When he began his presidential campaign, Donald Trump promised to “save Medicare, Medicaid and Social Security without cuts.”

This is a promise, however, President Trump would like to break. Trump’s 2018 budget proposal that would cut all three programs, which help the most vulnerable in American society, by billions of dollars.

Fox News’s website tells readers that Medicare is spared “as he promised during the 2016 campaign,” but a cursory search of the White House’s own budget document reveals this is not true.

The White House’s position is largely in line with the congressional GOP, which has also tried to pass a budget that would cut $1 trillion from Medicare and almost half a trillion from Medicaid.

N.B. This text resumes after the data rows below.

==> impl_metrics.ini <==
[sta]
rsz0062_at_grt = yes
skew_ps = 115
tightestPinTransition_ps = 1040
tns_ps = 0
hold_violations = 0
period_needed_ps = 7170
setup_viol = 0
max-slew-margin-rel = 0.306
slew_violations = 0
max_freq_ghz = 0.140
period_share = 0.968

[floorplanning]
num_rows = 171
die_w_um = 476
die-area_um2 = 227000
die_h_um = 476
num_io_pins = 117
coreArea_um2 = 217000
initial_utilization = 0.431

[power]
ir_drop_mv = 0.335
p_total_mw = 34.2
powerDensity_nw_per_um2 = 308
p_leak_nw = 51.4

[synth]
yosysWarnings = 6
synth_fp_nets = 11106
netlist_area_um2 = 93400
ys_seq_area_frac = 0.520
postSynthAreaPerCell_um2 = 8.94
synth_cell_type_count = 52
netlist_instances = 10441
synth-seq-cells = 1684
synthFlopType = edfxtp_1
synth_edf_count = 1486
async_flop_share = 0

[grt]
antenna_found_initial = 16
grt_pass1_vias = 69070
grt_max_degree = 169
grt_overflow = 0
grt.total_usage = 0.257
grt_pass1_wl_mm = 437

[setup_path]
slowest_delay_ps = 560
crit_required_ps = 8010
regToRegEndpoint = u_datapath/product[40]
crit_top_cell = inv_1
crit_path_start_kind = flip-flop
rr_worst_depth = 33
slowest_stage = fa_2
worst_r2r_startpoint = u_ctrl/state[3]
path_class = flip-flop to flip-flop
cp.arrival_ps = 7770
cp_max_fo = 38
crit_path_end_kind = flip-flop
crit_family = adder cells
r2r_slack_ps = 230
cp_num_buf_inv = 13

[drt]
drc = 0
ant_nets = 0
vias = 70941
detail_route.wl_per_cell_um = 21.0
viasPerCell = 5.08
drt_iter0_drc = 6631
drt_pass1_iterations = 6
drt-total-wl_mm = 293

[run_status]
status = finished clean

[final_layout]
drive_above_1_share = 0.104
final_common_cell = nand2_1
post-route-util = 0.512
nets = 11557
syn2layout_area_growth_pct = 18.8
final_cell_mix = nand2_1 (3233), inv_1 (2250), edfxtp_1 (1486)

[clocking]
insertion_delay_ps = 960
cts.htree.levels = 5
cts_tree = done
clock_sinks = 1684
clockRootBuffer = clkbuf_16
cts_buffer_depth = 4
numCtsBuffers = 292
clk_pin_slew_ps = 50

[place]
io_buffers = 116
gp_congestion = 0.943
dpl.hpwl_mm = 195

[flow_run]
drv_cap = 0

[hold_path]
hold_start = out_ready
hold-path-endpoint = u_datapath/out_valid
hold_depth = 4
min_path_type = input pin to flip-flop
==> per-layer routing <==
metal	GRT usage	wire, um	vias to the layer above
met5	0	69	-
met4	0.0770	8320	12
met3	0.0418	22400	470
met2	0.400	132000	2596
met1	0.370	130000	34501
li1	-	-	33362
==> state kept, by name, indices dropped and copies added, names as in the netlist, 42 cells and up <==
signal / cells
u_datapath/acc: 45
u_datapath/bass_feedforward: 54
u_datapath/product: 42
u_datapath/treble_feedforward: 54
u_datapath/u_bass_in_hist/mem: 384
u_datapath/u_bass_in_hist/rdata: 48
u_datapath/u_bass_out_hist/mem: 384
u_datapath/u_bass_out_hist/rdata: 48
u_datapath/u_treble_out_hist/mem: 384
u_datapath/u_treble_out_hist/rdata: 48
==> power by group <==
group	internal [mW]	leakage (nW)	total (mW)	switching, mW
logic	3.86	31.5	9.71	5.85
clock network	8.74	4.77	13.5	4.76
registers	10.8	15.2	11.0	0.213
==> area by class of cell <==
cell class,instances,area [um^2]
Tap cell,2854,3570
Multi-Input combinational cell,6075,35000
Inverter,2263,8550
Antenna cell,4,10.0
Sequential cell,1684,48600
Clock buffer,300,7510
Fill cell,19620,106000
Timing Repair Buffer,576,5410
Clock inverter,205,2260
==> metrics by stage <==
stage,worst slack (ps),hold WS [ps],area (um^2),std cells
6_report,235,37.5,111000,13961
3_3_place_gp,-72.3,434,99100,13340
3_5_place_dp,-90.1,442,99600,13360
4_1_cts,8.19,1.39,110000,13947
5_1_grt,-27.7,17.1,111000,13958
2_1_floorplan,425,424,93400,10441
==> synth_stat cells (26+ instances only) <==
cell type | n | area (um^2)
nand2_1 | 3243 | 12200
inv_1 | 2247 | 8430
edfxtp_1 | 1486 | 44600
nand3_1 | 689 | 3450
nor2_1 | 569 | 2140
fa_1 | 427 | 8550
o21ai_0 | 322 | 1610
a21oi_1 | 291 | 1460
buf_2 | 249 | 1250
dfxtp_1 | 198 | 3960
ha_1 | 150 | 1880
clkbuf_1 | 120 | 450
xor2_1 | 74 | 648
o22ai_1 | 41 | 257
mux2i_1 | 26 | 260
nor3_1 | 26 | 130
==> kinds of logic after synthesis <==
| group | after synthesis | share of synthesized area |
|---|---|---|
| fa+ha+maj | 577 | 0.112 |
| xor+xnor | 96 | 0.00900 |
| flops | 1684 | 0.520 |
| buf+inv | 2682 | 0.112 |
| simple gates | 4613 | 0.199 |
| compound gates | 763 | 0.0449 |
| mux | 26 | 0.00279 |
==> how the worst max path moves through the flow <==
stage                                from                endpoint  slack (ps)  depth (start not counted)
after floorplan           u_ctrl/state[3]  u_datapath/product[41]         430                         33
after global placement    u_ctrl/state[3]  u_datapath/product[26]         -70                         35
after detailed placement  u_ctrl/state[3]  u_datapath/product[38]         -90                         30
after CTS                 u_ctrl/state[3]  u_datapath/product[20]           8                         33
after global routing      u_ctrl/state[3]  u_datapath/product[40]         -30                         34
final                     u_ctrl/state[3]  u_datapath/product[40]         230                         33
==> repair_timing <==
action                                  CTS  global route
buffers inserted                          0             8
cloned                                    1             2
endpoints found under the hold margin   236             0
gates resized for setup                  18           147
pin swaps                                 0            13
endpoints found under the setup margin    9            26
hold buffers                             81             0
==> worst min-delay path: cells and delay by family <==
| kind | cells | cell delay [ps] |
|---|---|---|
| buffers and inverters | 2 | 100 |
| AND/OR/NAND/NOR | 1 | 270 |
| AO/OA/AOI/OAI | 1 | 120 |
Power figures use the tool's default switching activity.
### src/sv/mdf_datapath.sv
// ----------------------------------------------------------------------------
// mdf_datapath: histogram, sample store, mode search and result registers
// Histogram RAM with valid bits and write forwarding; output word register.
// ----------------------------------------------------------------------------
module mdf_datapath (
    input  logic                        aclk,
    input  logic                        aresetn,
    input  logic                        cfg_we,
    input  logic [mdf_pkg::SPEED_W-1:0] cfg_wdata,
    input  logic [mdf_pkg::SPEED_W-1:0] s_speed,
    input  mdf_pkg::mdf_cmd_t           cmd,
    output mdf_pkg::mdf_sts_t           sts,
    input  logic                        m_ready,
    output logic                        m_valid,
    output logic                        m_kind,
    output logic [mdf_pkg::SPEED_W-1:0] m_value,
    output logic [mdf_pkg::OCC_W-1:0]   m_occurrences,
    output logic                        m_overflow,
    output logic                        m_end_of_run
);
    import mdf_pkg::*;

    logic [SPEED_W-1:0] store_mem [MAX_SAMPLES];
    logic [OCC_W-1:0]   hist_mem  [SPEED_LEVELS];
    logic [SPEED_LEVELS-1:0] hv_reg;

    logic [SPEED_W-1:0] limit_reg;
    logic [CNT_W-1:0]   count_reg;
    logic               dropped_reg;

    logic [HIST_AW-1:0] sat_idx;
    logic               has_room;
    logic               store_en;
    logic [HIST_AW-1:0] rd_addr;

    logic               ld_v_reg;
    logic [HIST_AW-1:0] ld_addr_reg;
    logic [OCC_W-1:0]   hist_q_reg;
    logic               hv_q_reg;
    logic               wr_v_reg;
    logic [HIST_AW-1:0] wr_addr_reg;
    logic [OCC_W-1:0]   wr_cnt_reg;
    logic [OCC_W-1:0]   base_cnt;
    logic [OCC_W-1:0]   new_cnt;

    logic [HIST_AW-1:0] scan_addr_reg;
    logic [HIST_AW-1:0] scan_addr_d_reg;
    logic               scan_v_reg;
    logic [OCC_W-1:0]   scan_cnt;
    logic [OCC_W-1:0]   best_reg;
    logic [HIST_AW-1:0] mode_reg;
    logic [SPEED_W-1:0] mode_val;

    logic [CNT_W-1:0]   idx_reg;
    logic [SPEED_W-1:0] st_q_reg;
    logic [SPEED_W-1:0] diff;

    logic               pend_kind_reg;
    logic [SPEED_W-1:0] pend_value_reg;
    logic [OCC_W-1:0]   pend_occ_reg;

    logic               m_valid_reg;
    logic               m_kind_reg;
    logic [SPEED_W-1:0] m_value_reg;
    logic [OCC_W-1:0]   m_occ_reg;
    logic               m_ovf_reg;
    logic               m_eor_reg;

    assign sat_idx  = sat_speed(s_speed);
    assign has_room = (count_reg < CNT_W'(MAX_SAMPLES));
    assign store_en = cmd.load && has_room;
    assign rd_addr  = cmd.scan_rd ? scan_addr_reg : sat_idx;

    // configuration
    always_ff @(posedge aclk) begin
        if (!aresetn) begin
            limit_reg <= LIMIT_RESET;
        end else if (cfg_we) begin
            limit_reg <= cfg_wdata;
        end
    end

    // set bookkeeping
    always_ff @(posedge aclk) begin
        if (!aresetn) begin
            count_reg   <= '0;
            dropped_reg <= 1'b0;
            ld_v_reg    <= 1'b0;
            wr_v_reg    <= 1'b0;
        end else begin
            if (cmd.push_final) begin
                count_reg   <= '0;
                dropped_reg <= 1'b0;
            end else if (store_en) begin
                count_reg <= count_reg + CNT_W'(1);
            end else if (cmd.load) begin
                dropped_reg <= 1'b1;
            end
            ld_v_reg <= store_en;
            wr_v_reg <= ld_v_reg;
        end
    end

    // sample store
    always_ff @(posedge aclk) begin
        if (store_en) begin
            store_mem[count_reg[SA_W-1:0]] <= SPEED_W'(sat_idx);
        end
        if (cmd.rp_rd) begin
            st_q_reg <= store_mem[idx_reg[SA_W-1:0]];
        end
    end

    // histogram read-modify-write, forward the previous write
    assign base_cnt = (wr_v_reg && (wr_addr_reg == ld_addr_reg)) ? wr_cnt_reg :
                      (hv_q_reg ? hist_q_reg : '0);
    assign new_cnt  = base_cnt + OCC_W'(1);

    always_ff @(posedge aclk) begin
        if (ld_v_reg) begin
            hist_mem[ld_addr_reg] <= new_cnt;
        end
        hist_q_reg  <= hist_mem[rd_addr];
        hv_q_reg    <= hv_reg[rd_addr];
        ld_addr_reg <= sat_idx;
        wr_addr_reg <= ld_addr_reg;
        wr_cnt_reg  <= new_cnt;
    end

    always_ff @(posedge aclk) begin
        if (!aresetn) begin
            hv_reg <= '0;
        end else if (cmd.push_final) begin
            hv_reg <= '0;
        end else if (ld_v_reg) begin
            hv_reg[ld_addr_reg] <= 1'b1;
        end
    end

    // mode search, ascending, strict compare
    assign scan_cnt = hv_q_reg ? hist_q_reg : '0;
    assign mode_val = SPEED_W'(mode_reg);

    always_ff @(posedge aclk) begin
        if (!aresetn) begin
            scan_v_reg <= 1'b0;
        end else begin
            scan_v_reg <= cmd.scan_rd;
        end
    end

    always_ff @(posedge aclk) begin
        scan_addr_d_reg <= scan_addr_reg;
        if (cmd.scan_clr) begin
            scan_addr_reg <= '0;
            best_reg      <= '0;
            mode_reg      <= '0;
        end else begin
            if (cmd.scan_rd) begin
                scan_addr_reg <= scan_addr_reg + HIST_AW'(1);
            end
            if (scan_v_reg && (scan_cnt > best_reg)) begin
                best_reg <= scan_cnt;
                mode_reg <= scan_addr_d_reg;
            end
        end
    end

    // replay
    assign diff = (st_q_reg > mode_val) ? (st_q_reg - mode_val) : (mode_val - st_q_reg);

    always_ff @(posedge aclk) begin
        if (cmd.rp_clr) begin
            idx_reg <= '0;
        end else if (cmd.rp_adv) begin
            idx_reg <= idx_reg + CNT_W'(1);
        end
    end

    // pending word and output register
    always_ff @(posedge aclk) begin
        if (cmd.mode_load) begin
            pend_kind_reg  <= KIND_MODE;
            pend_value_reg <= mode_val;
            pend_occ_reg   <= best_reg;
        end else if (cmd.push_dev) begin
            pend_kind_reg  <= KIND_DEV;
            pend_value_reg <= st_q_reg;
            pend_occ_reg   <= '0;
        end
        if (cmd.push_dev || cmd.push_final) begin
            m_kind_reg  <= pend_kind_reg;
            m_value_reg <= pend_value_reg;
            m_occ_reg   <= pend_occ_reg;
            m_ovf_reg   <= dropped_reg;
            m_eor_reg   <= cmd.push_final;
        end
    end

    always_ff @(posedge aclk) begin
        if (!aresetn) begin
            m_valid_reg <= 1'b0;
        end else if (cmd.push_dev || cmd.push_final) begin
            m_valid_reg <= 1'b1;
        end else if (m_ready) begin
            m_valid_reg <= 1'b0;
        end
    end

    assign sts.scan_last = (scan_addr_reg == HIST_AW'(SPEED_LEVELS - 1));
    assign sts.rp_done   = (idx_reg == count_reg);
    assign sts.dev_hit   = (diff > limit_reg);
    assign sts.out_free  = !m_valid_reg || m_ready;

    assign m_valid       = m_valid_reg;
    assign m_kind        = m_kind_reg;
    assign m_value       = m_value_reg;
    assign m_occurrences = m_occ_reg;
    assign m_overflow    = m_ovf_reg;
    assign m_end_of_run  = m_eor_reg;

endmodule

Here is what the Trump administration’s budget proposal would do to Medicare, Medicaid, and Social Security.

Cutting Medicare by $266 billion

The Trump budget document, titled “An American Budget: Major Savings and Reforms,” proposed cutting a net $266 billion under the category, “Medicare: Eliminate wasteful federal spending.” Among other things, Trump’s budget changes the way patients are reimbursed for post-acute care, making it harder for physicians to refer patients to other providers, and “limits hospital payments associated with early discharge to hospices.”

Cutting Medicaid by $1.1 trillion

The Trump budget proposes cutting Medicaid, under the simple guise of “reforms,” by $1.1 trillion over 10 years. The goal is to encourage states to transition away from the Medicaid expansion that Obamacare allowed, in part by imposing a “Medicaid per capita cap and block grant with the Consumer Price Index.”

Cutting Social Security by $72 billion

The budget document lists “Reform disability programs” in line for a $72 billion decrease over the 10-year budget window. This includes explicit cuts to Supplemental Security Income programs and Social Security Disability Insurance programs, both managed by the Social Security Administration.

SSDI recipients are people who have become disabled and who have paid taxes into the Social Security Trust Fund, while SSI is needs-based — both programs have lengthy waiting period before anyone receives benefits.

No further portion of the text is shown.